**WORK ORDER:** Could you copy out every line of the data where the word "largest" occurs?

**MATERIAL FOR THIS TASK:**
`src/rtl/regdump_pkg.sv`:
```
// Shared constants for the register-file dump reader: default widths and FSM state encoding.
package regdump_pkg;

  localparam int unsigned NumRegsDef  = 32;
  localparam int unsigned FirstRegDef = 0;
  localparam int unsigned AddrWDef    = 5;
  localparam int unsigned DataWDef    = 32;
  localparam int unsigned IdxWDef     = 6;

  localparam logic [2:0] StIdle  = 3'd0;
  localparam logic [2:0] StFetch = 3'd1;
  localparam logic [2:0] StSend  = 3'd2;
  localparam logic [2:0] StCsum  = 3'd3;
  localparam logic [2:0] StDone  = 3'd4;

endpackage

```
`src/rtl/regfile_dump_reader.sv`:
```
// Walks the register file through one read port and streams each register as a valid/ready beat.
// Optional trailing XOR checksum beat is enabled by defining REGDUMP_CHECKSUM_EN.
module regfile_dump_reader
  import regdump_pkg::*;
#(
  parameter int unsigned NUM_REGS  = NumRegsDef,
  parameter int unsigned FIRST_REG = FirstRegDef,
  parameter int unsigned ADDR_W    = AddrWDef,
  parameter int unsigned DATA_W    = DataWDef,
  parameter int unsigned IDX_W     = IdxWDef
) (
  input  logic              clk,
  input  logic              rst,
  input  logic              start_i,
  input  logic              abort_i,
  output logic [ADDR_W-1:0] rd_addr_o,
  input  logic [DATA_W-1:0] rd_data_i,
  output logic              out_valid_o,
  input  logic              out_ready_i,
  output logic [DATA_W-1:0] out_data_o,
  output logic [IDX_W-1:0]  out_index_o,
  output logic              out_last_o,
  output logic              busy_o,
  output logic              done_o
);

  localparam logic [IDX_W-1:0] FirstIdx = IDX_W'(FIRST_REG);
  localparam logic [IDX_W-1:0] LastIdx  = IDX_W'(NUM_REGS - 1);

  if (FIRST_REG > NUM_REGS - 1) begin : g_bad_first_reg
    $error("regfile_dump_reader: FIRST_REG (%0d) exceeds NUM_REGS-1 (%0d)",
           FIRST_REG, NUM_REGS - 1);
  end

  logic [2:0]        state_q, state_d;
  logic [IDX_W-1:0]  idx_q, idx_d;
  logic              out_valid_q, out_valid_d;
  logic [DATA_W-1:0] out_data_q, out_data_d;
  logic [IDX_W-1:0]  out_index_q, out_index_d;
  logic              out_last_q, out_last_d;

`ifdef REGDUMP_CHECKSUM_EN
  localparam logic [IDX_W-1:0] CsumIdx = IDX_W'(NUM_REGS);
  logic [DATA_W-1:0] csum_q, csum_d;
`endif

  always_comb begin
    state_d     = state_q;
    idx_d       = idx_q;
    out_valid_d = out_valid_q;
    out_data_d  = out_data_q;
    out_index_d = out_index_q;
    out_last_d  = out_last_q;
`ifdef REGDUMP_CHECKSUM_EN
    csum_d      = csum_q;
`endif
    case (state_q)
      StIdle: begin
        // abort in the same cycle suppresses a start
        if (start_i && !abort_i) begin
          idx_d   = FirstIdx;
          state_d = StFetch;
`ifdef REGDUMP_CHECKSUM_EN
          csum_d  = '0;
`endif
        end
      end
      StFetch: begin
        if (abort_i) begin
          state_d = StIdle;
        end else begin
          out_data_d  = rd_data_i;
          out_index_d = idx_q;
          out_valid_d = 1'b1;
`ifdef REGDUMP_CHECKSUM_EN
          out_last_d  = 1'b0;
`else
          out_last_d  = (idx_q == LastIdx);
`endif
          state_d     = StSend;
        end
      end
      StSend: begin
        if (abort_i) begin
          out_valid_d = 1'b0;
          state_d     = StIdle;
        end else if (out_valid_q && out_ready_i) begin
          out_valid_d = 1'b0;
`ifdef REGDUMP_CHECKSUM_EN
          csum_d      = csum_q ^ out_data_q;
`endif
          if (idx_q < LastIdx) begin
            idx_d   = idx_q + 1'b1;
            state_d = StFetch;
          end else begin
`ifdef REGDUMP_CHECKSUM_EN
            state_d = StCsum;
`else
            state_d = StDone;
`endif
          end
        end
      end
`ifdef REGDUMP_CHECKSUM_EN
      StCsum: begin
        // First cycle loads the checksum beat, then it waits for its handshake
        if (abort_i) begin
          out_valid_d = 1'b0;
          state_d     = StIdle;
        end else if (!out_valid_q) begin
          out_data_d  = csum_q;
          out_index_d = CsumIdx;
          out_last_d  = 1'b1;
          out_valid_d = 1'b1;
        end else if (out_ready_i) begin
          out_valid_d = 1'b0;
          state_d     = StDone;
        end
      end
`endif
      StDone: begin
        state_d = StIdle;
      end
      default: begin
        state_d     = StIdle;
        out_valid_d = 1'b0;
      end
    endcase
  end

  always_ff @(posedge clk or posedge rst) begin
    if (rst) begin
      state_q     <= StIdle;
      idx_q       <= FirstIdx;
      out_valid_q <= 1'b0;
      out_data_q  <= '0;
      out_index_q <= '0;
      out_last_q  <= 1'b0;
`ifdef REGDUMP_CHECKSUM_EN
      csum_q      <= '0;
`endif
    end else begin
      state_q     <= state_d;
      idx_q       <= idx_d;
      out_valid_q <= out_valid_d;
      out_data_q  <= out_data_d;
      out_index_q <= out_index_d;
      out_last_q  <= out_last_d;
`ifdef REGDUMP_CHECKSUM_EN
      csum_q      <= csum_d;
`endif
    end
  end

  // Address stays on idx outside IDLE so a skipped x0 is never presented while busy
  assign rd_addr_o   = (state_q == StIdle) ? '0 : idx_q[ADDR_W-1:0];
  assign out_valid_o = out_valid_q;
  assign out_data_o  = out_data_q;
  assign out_index_o = out_index_q;
  assign out_last_o  = out_last_q;
  assign busy_o      = (state_q != StIdle);
  assign done_o      = (state_q == StDone);

endmodule
```
`config.mk`:
```
export PLATFORM = sky130hd
export DESIGN_NAME = regfile_dump_reader
export DESIGN_NICKNAME = d
export VERILOG_FILES = /design/src/rtl/regdump_pkg.sv /design/src/rtl/regfile_dump_reader.sv
export SDC_FILE = /design/constraint.sdc
export NUM_CORES = 1
export LEC_CHECK = 0
export CELL_PAD_IN_SITES_DETAIL_PLACEMENT = 1
export CELL_PAD_IN_SITES_GLOBAL_PLACEMENT = 1
export CORE_ASPECT_RATIO = 1.2
export CORE_MARGIN = 5
export CORE_UTILIZATION = 30
export CTS_BUF_LIST = sky130_fd_sc_hd__clkbuf_8
export DETAILED_ROUTE_END_ITERATION = 6
export PLACE_DENSITY = 0.79
export SLEW_MARGIN = 5
export SYNTH_ARGS = -nofsm -noshare
export SYNTH_HDL_FRONTEND = slang
export SYNTH_SLANG_ARGS = --single-unit
```
`constraint.sdc`:
```
create_clock -name clk -period 2.1 [get_ports clk]
set_input_delay 0.315 -clock clk [delete_from_list [all_inputs] [get_ports clk]]
set_output_delay 0.315 -clock clk [all_outputs]
set_load 0.05 [all_outputs]
```
==> impl_metrics.env <==
export IMPL_status="finished clean"
export IMPL_numCtsBuffers=5
export IMPL_chipWidth_um=84.69
export IMPL_average_wire_per_standard_cell_um=14.09
export IMPL_cts_resized=0
export IMPL_antenna_violations_before_repair=0
export IMPL_rsz0062_at_grt="false"
export IMPL_flow_area_growth_from_synthesis_pct=52.21
export IMPL_seq_area_frac_synth_pct=61.06
export IMPL_drt_first_iter_violations=48
export IMPL_grt_overflow=0
export IMPL_post_place_cells=387
export IMPL_drtAntennaViolNets=0
export IMPL_placedInstanceArea_um2=2942
export IMPL_multiInputGateArea_um2=723.2
export IMPL_timing_worst_slew_pin_value_ns=0.5372
export IMPL_count_of_port_buffers_added_during_placement=83
export IMPL_synth_cells=223
export IMPL_synth_area_um2=2008
export IMPL_power_sequential_fraction_pct=36.3
export IMPL_globalplace_congestion=0.7783
export IMPL_worst_min_delay_path_class="input port to async pin"
export IMPL_cts_hold_fix_buffers=0
export IMPL_hpwlAfterDp_mm=4.109
export IMPL_worst_skew_pair_late_latency_ns=0.30
export IMPL_design_final_nets=347
export IMPL_ys_dominant_reg_cell="dfrtp_1"
export IMPL_clkPwrFrac_pct=19.3
export IMPL_internal_power_mw=2.035
export IMPL_detail_route_first_pass_iterations=4
export IMPL_grt_first_pass_wirelength_mm=8.935
export IMPL_grt_start_max_net_pins=31
export IMPL_critical_path_arrival_ns=1.52
export IMPL_synth_avg_cell_area_um2=9.005
export IMPL_synth_lib_cells_used_distinct=28
export IMPL_worstPathCellList="clkdlybuf4s50_1"
export IMPL_synth_edf_count=0
export IMPL_drcViolationCount=0
export IMPL_design_area_um2=3057
export IMPL_worst_path_max_fanout=4
export IMPL_synth_seq_cells=49
export IMPL_final_cells=395
export IMPL_power_static_leakage_nw=1.478
export IMPL_placeableCoreArea_um2=6486
export IMPL_netSwitchingPower_mw=1.513
export IMPL_grt_pass1_vias=1791
export IMPL_synthesis_nets=261
export IMPL_synth_async_reset_ratio_pct=100.0
export IMPL_timing_max_slew_rel_slack_pct=64.08
export IMPL_share_comb_of_total_power_pct=44.4
export IMPL_timing_critical_path_to_type="output port"
export IMPL_drv_cap=0
export IMPL_antenna_cells=0
export IMPL_finalSetupTns_ns=0
export IMPL_fillCellCount=768
export IMPL_clk_path_buf_depth=2
export IMPL_path_clk_slew_ns=0.10
export IMPL_final_util_pct=47.13
export IMPL_route_final_wire_length_mm=5.564
export IMPL_layout_cells_most_common="nand2_1"
export IMPL_worstReg2RegStart="idx_q[0]"
export IMPL_max_freq_mhz=544.0
export IMPL_slowest_delay_ns=0.82
export IMPL_dr_total_vias=1811
export IMPL_final_min_period_over_clock_period_pct=87.53
export IMPL_worstPathRequired_ns=1.78
export IMPL_p_sw_share_pct=42.64
export IMPL_p_per_area_nw_per_um2=1161
export IMPL_post_route_cells_drive_above_1_share_pct=7.742
export IMPL_cpMaxStageDelayCell="clkdlybuf4s50_1"
export IMPL_reg2reg_setup_slack_ns=0.35
export IMPL_ctsHtreeMaxLevel=2
export IMPL_regToRegEndpoint="idx_q[3]"
export IMPL_r2r_worst_path_cells=5
export IMPL_die_area_um2=8437
export IMPL_yosys_warnings=0
export IMPL_fin_crit_ns=1.838
export IMPL_worst_path_buf_inv=1
export IMPL_finClkSkew_ns=0.004936
export IMPL_top_library_cells_by_usage_in_the_layout_fill_and_taps_aside="nand2_1, clkdlybuf4s50_1, dfrtp_1"
export IMPL_path_class="flop to output port"
export IMPL_slew_violations=0
export IMPL_floorplan_initialDensity_pct=30.96
export IMPL_post_cts_setup_buffer_count=0
export IMPL_boundaryPins=84
export IMPL_drt_vias_per_instance=4.585
export IMPL_cts_root_buf="clkbuf_8"
export IMPL_critPathTopFamily="buffers and inverters"
export IMPL_grt_total_usage_pct=13.05
export IMPL_max_rail_drop_vdd_mv=0.5453
export IMPL_die_height_um=99.63
export IMPL_clock_sinks=49
export IMPL_timing_final_setup_violations=0
export IMPL_final_hold_violation_count=0
export IMPL_rows=32
export IMPL_area_sequential_um2=1226
export IMPL_worst_setup_path_start_kind="flop"
export IMPL_clock_tree_from_tritoncts="yes"
==> registers in the layout, indices dropped and copies added, names as in the netlist <==
| register | cells |
|---|---|
| idx_q | 6 |
| state_q | 3 |
| out_index_o | 6 |
| out_data_o | 32 |
| out_last_o | 1 |
| out_valid_o | 1 |
==> routing by layer <==
layer / vias up / track usage, % / part of all wire (%)
met5: - / 0 / 0
met4: 0 / 3.289 / 0.22
met3: 2 / 3.563 / 5.7
met2: 63 / 22.00 / 50
met1: 868 / 16.58 / 44
li1: 878 / - / -
==> cell type report <==
type | instances | area share, %
flip-flops and latches | 49 | 40.11
well taps | 85 | 3.479
multi-input cells | 160 | 23.66
inverters | 4 | 0.4912
clock buffers | 5 | 2.251
repair buffers | 89 | 28.49
clock inverters | 3 | 1.515
==> power groups by stage <==
stage | Sequential, mW | Clock [mW] | Combinational, mW
after floorplan | 2.05 | 0 | 0.245
after global placement | 1.30 | 0 | 1.57
after detailed placement | 1.31 | 0 | 1.60
after CTS | 1.29 | 0.707 | 1.60
after global routing | 1.32 | 0.745 | 1.66
final | 1.29 | 0.685 | 1.58
==> how the worst max path moves through the flow <==
stage                       end  slack, ns        start  cells after the start
CTS                 out_valid_o       0.25  out_valid_o                      1
global route        out_valid_o       0.20  out_valid_o                      1
detailed placement     idx_q[2]       0.27  out_ready_i                      5
finish              out_valid_o       0.26  out_valid_o                      1
floorplan                done_o       0.14   state_q[0]                      2
global placement       idx_q[2]       0.33  out_ready_i                      5
==> cell usage after synthesis (all sizes together), types with 2 or more instances <==
cell type	instances	area, um^2
nor2	6	22.52
inv	4	15.01
a21oi	2	10.01
clkbuf	5	18.77
nand3	6	30.03
dfrtp	49	1226
nand2	119	446.7
and4b	2	20.02
o21ai	4	20.02
buf	5	31.28
nor2b	4	25.02
nand3b	2	15.01
==> through the flow <==
stage               hold WS, ns  total power [mW]  setup WS, ns
finish                   0.3371             3.548        0.2619
global placement         0.4567             2.873        0.3264
CTS                      0.3502             3.599        0.2530
global route             0.3560             3.721        0.1984
floorplan                0.4204             2.290        0.1419
detailed placement       0.4636             2.905        0.2656
==> logic make-up after synthesis <==
family	Yosys count	synth area share, %
flip-flops	49	61.06
AO/OA/AOI/OAI	12	3.926
buffers and inverters	14	3.240
adder cells (fa/ha/maj)	1	0.6230
AND/OR/NAND/NOR	147	31.15
Power figures use the tool's default switching activity.
==> patch: new RTL, same flow settings <==
Make the reset (`rst`) synchronous in one clocked block.
--- a/src/rtl/regfile_dump_reader.sv
+++ b/src/rtl/regfile_dump_reader.sv
@@ -128,7 +128,7 @@
     endcase
   end
 
-  always_ff @(posedge clk or posedge rst) begin
+  always_ff @(posedge clk) begin
     if (rst) begin
       state_q     <= StIdle;
       idx_q       <= FirstIdx;
Behaviour: differs if rst is asserted again (counterexample within 4 cycles, from zero or initial values and one cycle with rst high); with rst held inactive, the same outputs for 10 cycles.
==> patch against the unedited design <==
- design area decreased by 1.7%
- register-to-register slack lost 0.03 ns
- setup slack lost 0.087 ns
- synthesized area decreased by 2.4%
- wire length grew 5.9%
- sequential cell count stayed put
- cell count increased by 4.3%
- count of clock-buffer cells in the layout unchanged
- via count increased by 8.1%
Power is not compared: it rests on default switching activity, and its combinational part moved more than twofold at a synthesized area within 25%.
==> patch: results (changes against the unedited design) <==
- The number of resized instances in the post-cts repair step is 0 (unchanged).
- The worst-case IR drop observed on VDD is 0.000368 V.
- The post-synthesis cell type count came to 32 (+14%).
- The Yosys warning count is 0 (unchanged).
- The number of I/O port buffers was 83 (unchanged).
- The commonest cells after synthesis are nand2_1, dfxtp_1, a21oi_1.
- The maximum count of clock buffers along a single path is 2 (unchanged).
- The sum of net half-perimeters after detailed placement was 4350 um (+5.8%).
- The count of buffers added by post-CTS timing repair for setup is 0 (unchanged).
- The total number of nets in the final design is 364 (+4.9%).
- The total non-filler cell area in the finished layout is 3000 sq um (-1.7%).
- Yosys attributes the largest share of cell area to dfxtp_1, nand2_1, a21oi_1, nand3_1, clkbuf_1.
- In this run the clock root is driven by a clkbuf_8.
- The class of the tightest hold or removal check is flip-flop to flip-flop.
- The clock latency reported for the late side of the worst-skew pair came to 0.30 ns (about the same).
- The number of antenna violations at the first check in global routing is 0 (unchanged).
- The async set or reset register ratio after synthesis is 0 (-1.00).
- The antenna diode count is 0 (unchanged).
- The sum of met2 wire segment lengths after detailed routing is 3030 um (+8.8%).
- The ratio of routed vias to standard cells is 4.75 (+3.7%).
- The maximum number of pins on one net before global-route repair is 41 (+32%).
- The worst-case headroom to the max-slew limit is 0.544 (-0.0968).
- The critical path arrival is 1.61 ns (+0.09 ns).
- The highest cell delay on the worst timing path is 0.85 ns (+0.03 ns).
- The final weighted congestion of routability-driven global placement came to 0.820 (+5.4%).
- The total clock buffers created by CTS is 5 (unchanged).
- The via count of the first global-routing pass is 2,095 (+17%).
- The number of H-tree levels was 2 (unchanged).
- The post-synthesis net count is 282 (+8.0%).
- The run finished with clean final reports.
- The sequential cell area fraction in the yosys report is 0.500 (-0.110).
- The fraction of layout instances using a drive strength above 1 is 0.0917 (+0.0143).
- The highest metal layer with signal wires is met4.
- The slowest stage of the critical path is the clkdlybuf4s50_1 cell.
- The kind of cell adding the most delay to the critical path is buffers and inverters.
- The most used flip-flop cell after synthesis is dfxtp_1.
- The layout filler cell count is 772 (+0.52%).
- The average detailed-routed wire length per instance is 14.3 um (+1.6%).
- For this design the static power due to leakage is 1.02 nW.
- The total routing resource utilization after global routing is 0.142 (+0.0119).
- The number of DRC markers in iteration 0 is 64 (+33%).
- The number of detailed-routing iterations run before antenna repair is 4 (unchanged).
- The worst setup skew after layout came to 0.0123 ns (+0.00734 ns).
- The number of flip-flops under the largest register name was 32 (unchanged).
- The global-route wire length before repair came to 9850 um (+10%).
- The detailed route wirelength on metal3 came to 376 um (+18%).
- The met1 wire length is 2450 um (about the same).
- The maximum fanout along the worst path is 6 (+2).
- The clock-pin slew reported for the worst setup and hold paths after clock tree synthesis is 0.08 ns (-0.02 ns).
- The instance area after placement came to 2890 sq um (-1.7%).
-- patch: path summary, 6_finish.rpt --
| kind | depth (start not counted) | slack [ns] | start | endpoint |
|---|---|---|---|---|
| worst max-delay path | 1 | 0.17 | out_valid_o | out_valid_o |
| worst min-delay path | 2 | 0.46 | out_last_o | out_last_o |
| worst max register to register | 5 | 0.32 | idx_q[0] | idx_q[3] |
| worst min register to register | 2 | 0.46 | out_last_o | out_last_o |
-- patch: final cells by class --
class | count | share of cell area
sequential | 49 | 0.327
timing repair buffer | 92 | 0.300
multi-input combinational | 177 | 0.299
tap | 85 | 0.0354
clock buffer | 5 | 0.0229
clock inverter | 3 | 0.0146
inverter | 1 | 0.00125
-- patch: logic make-up after synthesis --
family | after synthesis | synth area share
simple gates | 123 | 0.299
compound gates | 53 | 0.150
buf+inv | 18 | 0.0440
flops | 49 | 0.500
fa+ha+maj | 1 | 0.00638
-- patch: power by group --
group	internal (mW)	leakage [nW]	switching [mW]
Combinational	0.130	0.564	0.174
Clock	0.357	0.0585	0.323
Sequential	0.952	0.396	0.0180
-- patch: per-layer routing --
metal  GRT usage  vias up
met5           0        -
met4      0.0260        0
met3      0.0485        4
met2       0.267       52
met1       0.156      923
li1            -      979
-- patch: through the flow --
step / setup slack [ns] / instances
4_1_cts: 0.150 / 412
3_3_place_gp: 0.228 / 404
3_5_place_dp: 0.163 / 404
6_report: 0.175 / 412
5_1_grt: 0.114 / 412
2_1_floorplan: 0.412 / 244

**EXERCISE RESULT:**
- Yosys attributes the largest share of cell area to dfxtp_1, nand2_1, a21oi_1, nand3_1, clkbuf_1.
- The number of flip-flops under the largest register name was 32 (unchanged).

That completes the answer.